When No One Gets It: How to Advocate and Still Protect Yourself

When No One Gets It: How to Advocate and Still Protect Yourself

 

Dealing with mental health stigma is no walk in the park. It can feel undermining and isolating. Dealing with the feeling of no one understanding what you are going through or not taking you seriously can be so much worse than dealing with the symptoms of the mental health condition itself. This is where advocating for yourself comes into play. It is important to stand up for yourself and communicate what you are going through. You never know if others are actually open to hearing your perspective; they may not completely understand what it is like in your head, but they are willing to listen and be there just the same. However, it is equally important to know when self-advocacy begins to feel like talking to a wall, and it is time to walk away to protect your peace.

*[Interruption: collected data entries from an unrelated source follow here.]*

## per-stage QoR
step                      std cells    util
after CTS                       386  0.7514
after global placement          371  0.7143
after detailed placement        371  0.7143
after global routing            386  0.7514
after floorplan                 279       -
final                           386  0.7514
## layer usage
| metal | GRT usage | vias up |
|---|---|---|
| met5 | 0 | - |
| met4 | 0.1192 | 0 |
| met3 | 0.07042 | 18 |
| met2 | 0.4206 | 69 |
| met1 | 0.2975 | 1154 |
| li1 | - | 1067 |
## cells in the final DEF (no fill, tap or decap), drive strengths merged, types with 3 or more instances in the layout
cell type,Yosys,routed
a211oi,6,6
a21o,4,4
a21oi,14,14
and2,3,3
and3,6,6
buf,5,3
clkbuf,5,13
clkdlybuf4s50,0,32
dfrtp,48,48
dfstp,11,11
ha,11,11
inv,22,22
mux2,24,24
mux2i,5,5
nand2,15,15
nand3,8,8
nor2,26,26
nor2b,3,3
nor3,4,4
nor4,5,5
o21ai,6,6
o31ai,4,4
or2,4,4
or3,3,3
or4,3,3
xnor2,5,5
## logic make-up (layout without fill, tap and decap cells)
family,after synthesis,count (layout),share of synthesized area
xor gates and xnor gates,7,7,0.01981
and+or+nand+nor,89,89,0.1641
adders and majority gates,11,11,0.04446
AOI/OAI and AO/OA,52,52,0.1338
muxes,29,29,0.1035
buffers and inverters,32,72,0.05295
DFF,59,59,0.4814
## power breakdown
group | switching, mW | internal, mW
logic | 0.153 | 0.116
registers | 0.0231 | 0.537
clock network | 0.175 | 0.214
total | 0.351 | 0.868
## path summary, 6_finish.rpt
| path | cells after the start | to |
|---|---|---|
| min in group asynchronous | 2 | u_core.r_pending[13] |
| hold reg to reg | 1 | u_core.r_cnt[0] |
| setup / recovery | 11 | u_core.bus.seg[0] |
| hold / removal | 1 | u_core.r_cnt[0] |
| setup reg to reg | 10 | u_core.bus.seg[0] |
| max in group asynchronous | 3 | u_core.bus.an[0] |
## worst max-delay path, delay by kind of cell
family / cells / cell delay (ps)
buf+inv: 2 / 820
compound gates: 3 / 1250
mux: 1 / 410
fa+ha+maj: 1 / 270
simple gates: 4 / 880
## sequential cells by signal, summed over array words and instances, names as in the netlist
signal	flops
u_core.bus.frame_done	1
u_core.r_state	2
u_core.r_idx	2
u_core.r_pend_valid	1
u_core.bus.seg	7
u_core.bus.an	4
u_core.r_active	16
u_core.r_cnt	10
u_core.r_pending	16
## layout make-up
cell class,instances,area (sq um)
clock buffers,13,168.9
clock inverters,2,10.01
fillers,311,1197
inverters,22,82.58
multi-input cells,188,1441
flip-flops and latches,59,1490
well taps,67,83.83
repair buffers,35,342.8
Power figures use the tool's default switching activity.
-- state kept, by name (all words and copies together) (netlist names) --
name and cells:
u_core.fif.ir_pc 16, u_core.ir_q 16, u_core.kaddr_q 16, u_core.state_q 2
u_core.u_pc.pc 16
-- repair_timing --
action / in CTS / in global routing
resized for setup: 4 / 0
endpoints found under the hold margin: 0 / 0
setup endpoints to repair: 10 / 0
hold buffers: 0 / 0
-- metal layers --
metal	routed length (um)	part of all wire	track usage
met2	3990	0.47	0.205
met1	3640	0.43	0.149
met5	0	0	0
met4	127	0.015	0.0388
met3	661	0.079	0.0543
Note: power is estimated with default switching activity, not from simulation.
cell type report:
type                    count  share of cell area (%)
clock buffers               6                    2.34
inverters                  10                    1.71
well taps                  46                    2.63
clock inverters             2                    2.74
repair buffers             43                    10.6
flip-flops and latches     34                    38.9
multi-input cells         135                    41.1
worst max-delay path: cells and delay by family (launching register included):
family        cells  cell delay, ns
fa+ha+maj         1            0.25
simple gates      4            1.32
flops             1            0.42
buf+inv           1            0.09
`src/rtl/mips_hazard_pkg.sv`:
```
// mips_hazard_pkg: shared select encodings, FSM states and pipeline slot type
// for the forward/hazard unit.
package mips_hazard_pkg;
   localparam int NREG_BITS = 5;
   localparam logic [1:0] FWD_REGFILE = 2'd0;
   localparam logic [1:0] FWD_MEMWB   = 2'd1;
   localparam logic [1:0] FWD_EXMEM   = 2'd2;
   typedef enum logic {HZ_RUN, HZ_STALL} hz_state_t;
   typedef struct packed {
      logic [NREG_BITS-1:0] rs;
      logic [NREG_BITS-1:0] rt;
      logic [NREG_BITS-1:0] dest;
      logic                 regwrite;
      logic                 memread;
   } slot_t;
endpackage

```
`src/rtl/forward_hazard_unit_if.sv`:
```
// forward_hazard_unit_if: ID-stage inputs and EX-mux/hazard outputs of the unit.
// HAZARD_STATS_EN adds the stall/flush statistic counters.
interface forward_hazard_unit_if;
   import mips_hazard_pkg::*;
   logic [NREG_BITS-1:0] ID_Rs;
   logic [NREG_BITS-1:0] ID_Rt;
   logic [NREG_BITS-1:0] ID_Dest;
   logic                 ID_RegWrite;
   logic                 ID_MemRead;
   logic                 Branch_Taken;
   logic [1:0]           Forward_A;
   logic [1:0]           Forward_B;
   logic                 Stall;
   logic                 Bubble;
   logic                 Flush;
`ifdef HAZARD_STATS_EN
   logic [31:0]          Stall_Count;
   logic [31:0]          Flush_Count;
   modport master (output ID_Rs, ID_Rt, ID_Dest, ID_RegWrite, ID_MemRead, Branch_Taken,
                   input Forward_A, Forward_B, Stall, Bubble, Flush, Stall_Count, Flush_Count);
   modport slave (input ID_Rs, ID_Rt, ID_Dest, ID_RegWrite, ID_MemRead, Branch_Taken,
                  output Forward_A, Forward_B, Stall, Bubble, Flush, Stall_Count, Flush_Count);
`else
   modport master (output ID_Rs, ID_Rt, ID_Dest, ID_RegWrite, ID_MemRead, Branch_Taken,
                   input Forward_A, Forward_B, Stall, Bubble, Flush);
   modport slave (input ID_Rs, ID_Rt, ID_Dest, ID_RegWrite, ID_MemRead, Branch_Taken,
                  output Forward_A, Forward_B, Stall, Bubble, Flush);
`endif
endinterface

```
`src/rtl/forward_select.sv`:
```
// forward_select: picks the EX operand source for one source register from the
// MEM and WB slots; the nearer (MEM) producer wins, $0 is never forwarded.
module forward_select
   import mips_hazard_pkg::*;
(
   input  logic [NREG_BITS-1:0] src,
   input  slot_t                mem,
   input  slot_t                wb,
   output logic [1:0]           sel
);
   logic unused_fields;
   assign unused_fields = ^{mem.rs, mem.rt, mem.memread, wb.rs, wb.rt, wb.memread};
   assign sel = (mem.regwrite && mem.dest == src && mem.dest != '0) ? FWD_EXMEM
              : (wb.regwrite && wb.dest == src && wb.dest != '0)    ? FWD_MEMWB
              : FWD_REGFILE;
endmodule

```
`src/rtl/forward_hazard_unit.sv`:
```
// forward_hazard_unit: EX operand forwarding selects, load-use stall/bubble and
// branch flush. HAZARD_STATS_EN adds 32-bit stall/flush cycle counters.
module forward_hazard_unit
   import mips_hazard_pkg::*;
#(
   parameter int LOAD_USE_BUBBLES = 1
)(
   input  logic                  clk,
   input  logic                  reset,
   forward_hazard_unit_if.slave  hz
);
   localparam logic [1:0] CNT_INIT = 2'(LOAD_USE_BUBBLES - 1);
   slot_t     ex, mem, wb;
   hz_state_t state;
   logic [1:0] cnt;
   logic       hit, bt;
   forward_select u_sel_a (.src(ex.rs), .mem(mem), .wb(wb), .sel(hz.Forward_A));
   forward_select u_sel_b (.src(ex.rt), .mem(mem), .wb(wb), .sel(hz.Forward_B));
   // Mealy hazard outputs; a taken branch always overrides a stall
   assign bt        = hz.Branch_Taken && reset;
   assign hit       = ex.memread && ex.dest != '0 && (ex.dest == hz.ID_Rs || ex.dest == hz.ID_Rt);
   assign hz.Flush  = bt;
   assign hz.Stall  = !bt && (state == HZ_STALL || hit);
   assign hz.Bubble = bt || hz.Stall;
   always_ff @(posedge clk or negedge reset)
      if (!reset) begin
         ex    <= '0;
         mem   <= '0;
         wb    <= '0;
         state <= HZ_RUN;
         cnt   <= '0;
      end else begin
         ex  <= hz.Bubble ? '0 : {hz.ID_Rs, hz.ID_Rt, hz.ID_Dest, hz.ID_RegWrite, hz.ID_MemRead};
         mem <= ex;
         wb  <= mem;
         if (bt) begin
            state <= HZ_RUN;
            cnt   <= '0;
         end else if (state == HZ_RUN) begin
            if (hit) begin
               cnt   <= CNT_INIT;
               state <= (CNT_INIT != 2'd0) ? HZ_STALL : HZ_RUN;
            end
         end else begin
            cnt   <= cnt - 2'd1;
            state <= (cnt == 2'd1) ? HZ_RUN : HZ_STALL;
         end
      end
`ifdef HAZARD_STATS_EN
   logic [31:0] stall_count, flush_count;
   always_ff @(posedge clk or negedge reset)
      if (!reset) begin
         stall_count <= '0;
         flush_count <= '0;
      end else begin
         stall_count <= stall_count + 32'(hz.Stall);
         flush_count <= flush_count + 32'(hz.Flush);
      end
   assign hz.Stall_Count = stall_count;
   assign hz.Flush_Count = flush_count;
`endif
endmodule

```
`src/flat_wrapper.sv`:
```
// flat-port wrapper written by rule: the top's interface ports become plain ports
module forward_hazard_unit_flat import mips_hazard_pkg::*;
#(
   parameter int LOAD_USE_BUBBLES = 1
)
  (clk, reset, hz_ID_Rs, hz_ID_Rt, hz_ID_Dest, hz_ID_RegWrite, hz_ID_MemRead, hz_Branch_Taken, hz_Forward_A, hz_Forward_B, hz_Stall, hz_Bubble, hz_Flush);
  forward_hazard_unit_if hz_i ();
  input  logic clk;
  input  logic reset;
  input wire logic [$bits(hz_i.ID_Rs)-1:0] hz_ID_Rs;
  input wire logic [$bits(hz_i.ID_Rt)-1:0] hz_ID_Rt;
  input wire logic [$bits(hz_i.ID_Dest)-1:0] hz_ID_Dest;
  input wire logic [$bits(hz_i.ID_RegWrite)-1:0] hz_ID_RegWrite;
  input wire logic [$bits(hz_i.ID_MemRead)-1:0] hz_ID_MemRead;
  input wire logic [$bits(hz_i.Branch_Taken)-1:0] hz_Branch_Taken;
  output wire logic [$bits(hz_i.Forward_A)-1:0] hz_Forward_A;
  output wire logic [$bits(hz_i.Forward_B)-1:0] hz_Forward_B;
  output wire logic [$bits(hz_i.Stall)-1:0] hz_Stall;
  output wire logic [$bits(hz_i.Bubble)-1:0] hz_Bubble;
  output wire logic [$bits(hz_i.Flush)-1:0] hz_Flush;
  assign hz_i.ID_Rs = hz_ID_Rs;
  assign hz_i.ID_Rt = hz_ID_Rt;
  assign hz_i.ID_Dest = hz_ID_Dest;
  assign hz_i.ID_RegWrite = hz_ID_RegWrite;
  assign hz_i.ID_MemRead = hz_ID_MemRead;
  assign hz_i.Branch_Taken = hz_Branch_Taken;
  assign hz_Forward_A = hz_i.Forward_A;
  assign hz_Forward_B = hz_i.Forward_B;
  assign hz_Stall = hz_i.Stall;
  assign hz_Bubble = hz_i.Bubble;
  assign hz_Flush = hz_i.Flush;
  forward_hazard_unit #(.LOAD_USE_BUBBLES(LOAD_USE_BUBBLES)) u_core (.clk(clk), .reset(reset), .hz(hz_i));
endmodule
```
===== src/rtl/arb_pkg.sv =====
// Shared types and default sizes for the round-robin memory arbiter.
package arb_pkg;

    typedef enum logic [1:0] {
        IDLE  = 2'd0,
        READ  = 2'd1,
        WRITE = 2'd2
    } arb_state_t;

    localparam int ARB_AN    = 24;
    localparam int ARB_DN    = 16;
    localparam int ARB_BURST = 8;

endpackage


===== src/rtl/arb_rr_if.sv =====
// Downstream memory command/return bus between the arbiter (master) and the
// memory controller (slave).
interface arb_rr_if
    import arb_pkg::*;
#(
    parameter int AN = ARB_AN,
    parameter int DN = ARB_DN,
    parameter int IN = 2
);

    logic          mem_req;
    logic          mem_wr;
    logic [AN-1:0] mem_addr;
    logic [DN-1:0] mem_data;
    logic [IN-1:0] mem_id;
    logic          mem_ack;
    logic          mem_valid;
    logic [IN-1:0] mem_rid;

    modport master (
        output mem_req, mem_wr, mem_addr, mem_data, mem_id,
        input  mem_ack, mem_valid, mem_rid
    );

    modport slave (
        input  mem_req, mem_wr, mem_addr, mem_data, mem_id,
        output mem_ack, mem_valid, mem_rid
    );

endinterface


===== src/rtl/arb_rr_pick.sv =====
// Rotating priority encoder: finds the first asserted request at or after
// index ptr+1 (modulo N); index ptr itself has the lowest priority.
module rr_pick #(
    parameter int N  = 4,
    parameter int IN = $clog2(N)
) (
    input  logic [N-1:0]  req,
    input  logic [IN-1:0] ptr,
    output logic          hit,
    output logic [IN-1:0] idx
);

    logic [IN-1:0] cand;

    // Scan from farthest to nearest so the nearest hit is the one that sticks.
    always_comb begin
        hit  = 1'b0;
        idx  = '0;
        cand = '0;
        for (int k = N; k >= 1; k--) begin
            cand = IN'((int'(ptr) + k) % N);
            if (req[cand]) begin
                hit = 1'b1;
                idx = cand;
            end
        end
    end

endmodule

This post offers advice on how to advocate for yourself, and knowing when it is time to walk away.

How Do You Self-Advocate?

  • Understand your own needs - this is the first step in learning how to advocate for yourself. Before you can begin to talk about your experiences with others, it is important to first recognize what you require to feel safe, supported, and regulated. Some reflection questions to ask are:

    • “What environments and/ or activities make my symptoms worse?”

    • “What helps me stay calm and regulated?”

    • “What triggers me to feel overwhelmed or spiral?”

    • “What boundaries can I put into place that help me feel safe and protect my mental health?”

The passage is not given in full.